- [WHAT YOU ARE ASKED TO DO] Filter the entries for the word "design". Copy each line that has it.

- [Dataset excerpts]
┌──

What follows belongs to an exercise in optimizing a design on an open flow for small area; a production flow would make more cautious choices. No run shown here included a check of the RTL's function; only the layout flow was run. Power is estimated from default activity; no workload was simulated.

`design/flow/design.v`:
```
module PE(
    input wire [7:0] a,
    input wire [7:0] b,
    input wire en,
    input wire clk,
    input wire rst,
    output reg [15:0] result
);
reg cy;
wire pp0_0 = a[0] & b[0] & en;
wire pp0_1 = a[0] & b[1] & en;
wire pp0_2 = a[0] & b[2] & en;
wire pp0_3 = a[0] & b[3] & en;
wire pp0_4 = a[0] & b[4] & en;
wire pp0_5 = a[0] & b[5] & en;
wire pp0_6 = a[0] & b[6] & en;
wire pp0_7 = a[0] & b[7] & en;
wire pp1_0 = a[1] & b[0] & en;
wire pp1_1 = a[1] & b[1] & en;
wire pp1_2 = a[1] & b[2] & en;
wire pp1_3 = a[1] & b[3] & en;
wire pp1_4 = a[1] & b[4] & en;
wire pp1_5 = a[1] & b[5] & en;
wire pp1_6 = a[1] & b[6] & en;
wire pp1_7 = a[1] & b[7] & en;
wire pp2_0 = a[2] & b[0] & en;
wire pp2_1 = a[2] & b[1] & en;
wire pp2_2 = a[2] & b[2] & en;
wire pp2_3 = a[2] & b[3] & en;
wire pp2_4 = a[2] & b[4] & en;
wire pp2_5 = a[2] & b[5] & en;
wire pp2_6 = a[2] & b[6] & en;
wire pp2_7 = a[2] & b[7] & en;
wire pp3_0 = a[3] & b[0] & en;
wire pp3_1 = a[3] & b[1] & en;
wire pp3_2 = a[3] & b[2] & en;
wire pp3_3 = a[3] & b[3] & en;
wire pp3_4 = a[3] & b[4] & en;
wire pp3_5 = a[3] & b[5] & en;
wire pp3_6 = a[3] & b[6] & en;
wire pp3_7 = a[3] & b[7] & en;
wire pp4_0 = a[4] & b[0] & en;
wire pp4_1 = a[4] & b[1] & en;
wire pp4_2 = a[4] & b[2] & en;
wire pp4_3 = a[4] & b[3] & en;
wire pp4_4 = a[4] & b[4] & en;
wire pp4_5 = a[4] & b[5] & en;
wire pp4_6 = a[4] & b[6] & en;
wire pp4_7 = a[4] & b[7] & en;
wire pp5_0 = a[5] & b[0] & en;
wire pp5_1 = a[5] & b[1] & en;
wire pp5_2 = a[5] & b[2] & en;
wire pp5_3 = a[5] & b[3] & en;
wire pp5_4 = a[5] & b[4] & en;
wire pp5_5 = a[5] & b[5] & en;
wire pp5_6 = a[5] & b[6] & en;
wire pp5_7 = a[5] & b[7] & en;
wire pp6_0 = a[6] & b[0] & en;
wire pp6_1 = a[6] & b[1] & en;
wire pp6_2 = a[6] & b[2] & en;
wire pp6_3 = a[6] & b[3] & en;
wire pp6_4 = a[6] & b[4] & en;
wire pp6_5 = a[6] & b[5] & en;
wire pp6_6 = a[6] & b[6] & en;
wire pp6_7 = a[6] & b[7] & en;
wire pp7_0 = a[7] & b[0] & en;
wire pp7_1 = a[7] & b[1] & en;
wire pp7_2 = a[7] & b[2] & en;
wire pp7_3 = a[7] & b[3] & en;
wire pp7_4 = a[7] & b[4] & en;
wire pp7_5 = a[7] & b[5] & en;
wire pp7_6 = a[7] & b[6] & en;
wire pp7_7 = a[7] & b[7] & en;
wire s5_0h = result[5] ^ pp0_5;
wire c5_0h = result[5] & pp0_5;
wire s6_0 = result[6] ^ pp0_6 ^ pp1_5;
wire c6_0 = (result[6] & pp0_6) | (pp1_5 & (result[6] ^ pp0_6));
wire s6_1h = pp2_4 ^ pp3_3;
wire c6_1h = pp2_4 & pp3_3;
wire s7_1 = result[7] ^ pp0_7 ^ pp1_6;
wire c7_1 = (result[7] & pp0_7) | (pp1_6 & (result[7] ^ pp0_7));
wire s7_2 = pp2_5 ^ pp3_4 ^ pp4_3;
wire c7_2 = (pp2_5 & pp3_4) | (pp4_3 & (pp2_5 ^ pp3_4));
wire s7_2h = pp5_2 ^ pp6_1;
wire c7_2h = pp5_2 & pp6_1;
wire s8_3 = result[8] ^ pp1_7 ^ pp2_6;
wire c8_3 = (result[8] & pp1_7) | (pp2_6 & (result[8] ^ pp1_7));
wire s8_4 = pp3_5 ^ pp4_4 ^ pp5_3;
wire c8_4 = (pp3_5 & pp4_4) | (pp5_3 & (pp3_5 ^ pp4_4));
wire s8_3h = pp6_2 ^ pp7_1;
wire c8_3h = pp6_2 & pp7_1;
wire s9_5 = result[9] ^ pp2_7 ^ pp3_6;
wire c9_5 = (result[9] & pp2_7) | (pp3_6 & (result[9] ^ pp2_7));
wire s9_6 = pp4_5 ^ pp5_4 ^ pp6_3;
wire c9_6 = (pp4_5 & pp5_4) | (pp6_3 & (pp4_5 ^ pp5_4));
wire s10_7 = result[10] ^ pp3_7 ^ pp4_6;
wire c10_7 = (result[10] & pp3_7) | (pp4_6 & (result[10] ^ pp3_7));
wire s3_4h = result[3] ^ pp0_3;
wire c3_4h = result[3] & pp0_3;
wire s4_8 = result[4] ^ pp0_4 ^ pp1_3;
wire c4_8 = (result[4] & pp0_4) | (pp1_3 & (result[4] ^ pp0_4));
wire s4_5h = pp2_2 ^ pp3_1;
wire c4_5h = pp2_2 & pp3_1;
wire s5_9 = pp1_4 ^ pp2_3 ^ pp3_2;
wire c5_9 = (pp1_4 & pp2_3) | (pp3_2 & (pp1_4 ^ pp2_3));
wire s5_10 = pp4_1 ^ pp5_0 ^ s5_0h;
wire c5_10 = (pp4_1 & pp5_0) | (s5_0h & (pp4_1 ^ pp5_0));
wire s6_11 = pp4_2 ^ pp5_1 ^ pp6_0;
wire c6_11 = (pp4_2 & pp5_1) | (pp6_0 & (pp4_2 ^ pp5_1));
wire s6_12 = c5_0h ^ s6_1h ^ s6_0;
wire c6_12 = (c5_0h & s6_1h) | (s6_0 & (c5_0h ^ s6_1h));
wire s7_13 = pp7_0 ^ c6_1h ^ s7_2h;
wire c7_13 = (pp7_0 & c6_1h) | (s7_2h & (pp7_0 ^ c6_1h));
wire s7_14 = c6_0 ^ s7_1 ^ s7_2;
wire c7_14 = (c6_0 & s7_1) | (s7_2 & (c6_0 ^ s7_1));
wire s8_15 = c7_2h ^ s8_3h ^ c7_1;
wire c8_15 = (c7_2h & s8_3h) | (c7_1 & (c7_2h ^ s8_3h));
wire s8_16 = c7_2 ^ s8_3 ^ s8_4;
wire c8_16 = (c7_2 & s8_3) | (s8_4 & (c7_2 ^ s8_3));
wire s9_17 = pp7_2 ^ c8_3h ^ c8_3;
wire c9_17 = (pp7_2 & c8_3h) | (c8_3 & (pp7_2 ^ c8_3h));
wire s9_18 = c8_4 ^ s9_5 ^ s9_6;
wire c9_18 = (c8_4 & s9_5) | (s9_6 & (c8_4 ^ s9_5));
wire s10_19 = pp5_5 ^ pp6_4 ^ pp7_3;
wire c10_19 = (pp5_5 & pp6_4) | (pp7_3 & (pp5_5 ^ pp6_4));
wire s10_20 = c9_5 ^ c9_6 ^ s10_7;
wire c10_20 = (c9_5 & c9_6) | (s10_7 & (c9_5 ^ c9_6));
wire s11_21 = result[11] ^ pp4_7 ^ pp5_6;
wire c11_21 = (result[11] & pp4_7) | (pp5_6 & (result[11] ^ pp4_7));
wire s11_22 = pp6_5 ^ pp7_4 ^ c10_7;
wire c11_22 = (pp6_5 & pp7_4) | (c10_7 & (pp6_5 ^ pp7_4));
wire s12_23 = result[12] ^ pp5_7 ^ pp6_6;
wire c12_23 = (result[12] & pp5_7) | (pp6_6 & (result[12] ^ pp5_7));
wire s2_6h = result[2] ^ pp0_2;
wire c2_6h = result[2] & pp0_2;
wire s3_24 = pp1_2 ^ pp2_1 ^ pp3_0;
wire c3_24 = (pp1_2 & pp2_1) | (pp3_0 & (pp1_2 ^ pp2_1));
wire s4_25 = pp4_0 ^ c3_4h ^ s4_5h;
wire c4_25 = (pp4_0 & c3_4h) | (s4_5h & (pp4_0 ^ c3_4h));
wire s5_26 = c4_5h ^ c4_8 ^ s5_9;
wire c5_26 = (c4_5h & c4_8) | (s5_9 & (c4_5h ^ c4_8));
wire s6_27 = c5_9 ^ s6_11 ^ c5_10;
wire c6_27 = (c5_9 & s6_11) | (c5_10 & (c5_9 ^ s6_11));
wire s7_28 = c6_11 ^ s7_13 ^ c6_12;
wire c7_28 = (c6_11 & s7_13) | (c6_12 & (c6_11 ^ s7_13));
wire s8_29 = c7_13 ^ c7_14 ^ s8_15;
wire c8_29 = (c7_13 & c7_14) | (s8_15 & (c7_13 ^ c7_14));
wire s9_30 = c8_15 ^ c8_16 ^ s9_17;
wire c9_30 = (c8_15 & c8_16) | (s9_17 & (c8_15 ^ c8_16));
wire s10_31 = s10_19 ^ c9_17 ^ c9_18;
wire c10_31 = (s10_19 & c9_17) | (c9_18 & (s10_19 ^ c9_17));
wire s11_32 = c10_19 ^ s11_21 ^ c10_20;
wire c11_32 = (c10_19 & s11_21) | (c10_20 & (c10_19 ^ s11_21));
wire s12_33 = pp7_5 ^ c11_21 ^ s12_23;
wire c12_33 = (pp7_5 & c11_21) | (s12_23 & (pp7_5 ^ c11_21));
wire s13_34 = result[13] ^ pp6_7 ^ pp7_6;
wire c13_34 = (result[13] & pp6_7) | (pp7_6 & (result[13] ^ pp6_7));
wire s1_7h = result[1] ^ pp0_1;
wire c1_7h = result[1] & pp0_1;
wire s2_35 = pp1_1 ^ pp2_0 ^ s2_6h;
wire c2_35 = (pp1_1 & pp2_0) | (s2_6h & (pp1_1 ^ pp2_0));
wire s3_36 = c2_6h ^ s3_4h ^ s3_24;
wire c3_36 = (c2_6h & s3_4h) | (s3_24 & (c2_6h ^ s3_4h));
wire s4_37 = c3_24 ^ s4_8 ^ s4_25;
wire c4_37 = (c3_24 & s4_8) | (s4_25 & (c3_24 ^ s4_8));
wire s5_38 = c4_25 ^ s5_10 ^ s5_26;
wire c5_38 = (c4_25 & s5_10) | (s5_26 & (c4_25 ^ s5_10));
wire s6_39 = c5_26 ^ s6_12 ^ s6_27;
wire c6_39 = (c5_26 & s6_12) | (s6_27 & (c5_26 ^ s6_12));
wire s7_40 = s7_14 ^ c6_27 ^ s7_28;
wire c7_40 = (s7_14 & c6_27) | (s7_28 & (s7_14 ^ c6_27));
wire s8_41 = s8_16 ^ c7_28 ^ s8_29;
wire c8_41 = (s8_16 & c7_28) | (s8_29 & (s8_16 ^ c7_28));
wire s9_42 = s9_18 ^ c8_29 ^ s9_30;
wire c9_42 = (s9_18 & c8_29) | (s9_30 & (s9_18 ^ c8_29));
wire s10_43 = s10_20 ^ c9_30 ^ s10_31;
wire c10_43 = (s10_20 & c9_30) | (s10_31 & (s10_20 ^ c9_30));
wire s11_44 = s11_22 ^ c10_31 ^ s11_32;
wire c11_44 = (s11_22 & c10_31) | (s11_32 & (s11_22 ^ c10_31));
wire s12_45 = c11_22 ^ s12_33 ^ c11_32;
wire c12_45 = (c11_22 & s12_33) | (c11_32 & (c11_22 ^ s12_33));
wire s13_46 = c12_23 ^ s13_34 ^ c12_33;
wire c13_46 = (c12_23 & s13_34) | (c12_33 & (c12_23 ^ s13_34));
wire s14_47 = result[14] ^ pp7_7 ^ c13_34;
wire c14_47 = (result[14] & pp7_7) | (c13_34 & (result[14] ^ pp7_7));
wire r0 = result[0] ^ pp0_0;
wire rc0 = result[0] & pp0_0;
wire r1 = pp1_0 ^ rc0 ^ s1_7h;
wire rc1 = (pp1_0 & rc0) | (s1_7h & (pp1_0 ^ rc0));
wire r2 = c1_7h ^ rc1 ^ s2_35;
wire rc2 = (c1_7h & rc1) | (s2_35 & (c1_7h ^ rc1));
wire r3 = c2_35 ^ s3_36 ^ rc2;
wire rc3 = (c2_35 & s3_36) | (rc2 & (c2_35 ^ s3_36));
wire r4 = c3_36 ^ s4_37 ^ rc3;
wire rc4 = (c3_36 & s4_37) | (rc3 & (c3_36 ^ s4_37));
wire r5 = c4_37 ^ s5_38 ^ rc4;
wire rc5 = (c4_37 & s5_38) | (rc4 & (c4_37 ^ s5_38));
wire r6 = c5_38 ^ s6_39 ^ rc5;
wire rc6 = (c5_38 & s6_39) | (rc5 & (c5_38 ^ s6_39));
wire r7 = c6_39 ^ s7_40 ^ rc6;
wire rc7 = (c6_39 & s7_40) | (rc6 & (c6_39 ^ s7_40));
wire r8 = c7_40 ^ s8_41 ^ rc7;
wire rc8 = (c7_40 & s8_41) | (rc7 & (c7_40 ^ s8_41));
wire r9 = c8_41 ^ s9_42 ^ rc8;
wire rc9 = (c8_41 & s9_42) | (rc8 & (c8_41 ^ s9_42));
wire cy_next = rc9;
wire r10 = cy ^ c9_42 ^ s10_43;
wire rc10 = (cy & c9_42) | (s10_43 & (cy ^ c9_42));
wire r11 = c10_43 ^ s11_44 ^ rc10;
wire rc11 = (c10_43 & s11_44) | (rc10 & (c10_43 ^ s11_44));
wire r12 = c11_44 ^ s12_45 ^ rc11;
wire rc12 = (c11_44 & s12_45) | (rc11 & (c11_44 ^ s12_45));
wire r13 = s13_46 ^ c12_45 ^ rc12;
wire rc13 = (s13_46 & c12_45) | (rc12 & (s13_46 ^ c12_45));
wire r14 = s14_47 ^ c13_46 ^ rc13;
wire rc14 = (s14_47 & c13_46) | (rc13 & (s14_47 ^ c13_46));
wire r15 = result[15] ^ c14_47 ^ rc14;
always @(posedge clk or posedge rst) begin
    if (rst) begin
        result <= 16'd0;
        cy <= 1'b0;
    end else begin
        result <= {r15, r14, r13, r12, r11, r10, r9, r8, r7, r6, r5, r4, r3, r2, r1, r0};
        cy <= cy_next;
    end
end
endmodule
module systolic_array(
    input wire[7:0] inp_west0,
    input wire[7:0] inp_west4,
    input wire[7:0] inp_west8,
    input wire[7:0] inp_west12,
    input wire[7:0] inp_north0,
    input wire[7:0] inp_north1,
    input wire[7:0] inp_north2,
    input wire[7:0] inp_north3,
    output wire [15:0] out00,
    output wire [15:0] out01,
    output wire [15:0] out02,
    output wire [15:0] out03,
    output wire [15:0] out04,
    output wire [15:0] out05,
    output wire [15:0] out06,
    output wire [15:0] out07,
    output wire [15:0] out08,
    output wire [15:0] out09,
    output wire [15:0] out10,
    output wire [15:0] out11,
    output wire [15:0] out12,
    output wire [15:0] out13,
    output wire [15:0] out14,
    output wire [15:0] out15,
    input wire clk,
    input wire rst,
    output reg done);
reg [3:0] cycle_counter;
always @(posedge clk or posedge rst) begin
    if (rst) begin
        cycle_counter <= 4'd0;
        done <= 1'b0;
    end else if (cycle_counter != 4'd11) begin
        cycle_counter <= cycle_counter + 4'd1;
    end else begin
        done <= 1'b1;
    end
end
wire [3:0] count_next = (cycle_counter != 4'd11) ? cycle_counter + 4'd1 : cycle_counter;
reg [3:0] en;
always @(posedge clk or posedge rst) begin
    if (rst)
        en <= 4'b0001;
    else begin
        en[0] <= (count_next != 4'd11);
        en[1] <= (count_next != 4'd11) & (count_next >= 4'd1);
        en[2] <= (count_next != 4'd11) & (count_next >= 4'd2);
        en[3] <= (count_next != 4'd11) & (count_next >= 4'd3);
    end
end
reg [7:0] west [0:3][1:3];
reg [7:0] north [1:3][0:3];
wire [7:0] w [0:3][0:3];
wire [7:0] n [0:3][0:3];
assign w[0][0] = inp_west0;
assign w[1][0] = inp_west4;
assign w[2][0] = inp_west8;
assign w[3][0] = inp_west12;
assign n[0][0] = inp_north0;
assign n[0][1] = inp_north1;
assign n[0][2] = inp_north2;
assign n[0][3] = inp_north3;
wire [15:0] res [0:3][0:3];
genvar i, j;
generate
    for (i = 0; i < 4; i = i + 1) begin : row
        for (j = 0; j < 4; j = j + 1) begin : col
            if (j > 0) begin : wp
                always @(posedge clk) west[i][j] <= w[i][j-1];
                assign w[i][j] = west[i][j];
            end
            if (i > 0) begin : np
                always @(posedge clk) north[i][j] <= n[i-1][j];
                assign n[i][j] = north[i][j];
            end
            PE pe (.a(w[i][j]), .b(n[i][j]), .en(en[(i > j) ? i : j]), .clk(clk), .rst(rst), .result(res[i][j]));
        end
    end
endgenerate
assign out00 = res[0][3];
assign out01 = res[0][2];
assign out02 = res[0][1];
assign out03 = res[0][0];
assign out04 = res[1][3];
assign out05 = res[1][2];
assign out06 = res[1][1];
assign out07 = res[1][0];
assign out08 = res[2][3];
assign out09 = res[2][2];
assign out10 = res[2][1];
assign out11 = res[2][0];
assign out12 = res[3][3];
assign out13 = res[3][2];
assign out14 = res[3][1];
assign out15 = res[3][0];
endmodule
```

└──

- [RESULT OF THIS EXERCISE]
What follows belongs to an exercise in optimizing a design on an open flow for small area; a production flow would make more cautious choices. No run shown here included a check of the RTL's function; only the layout flow was run. Power is estimated from default activity; no workload was simulated.
`design/flow/design.v`:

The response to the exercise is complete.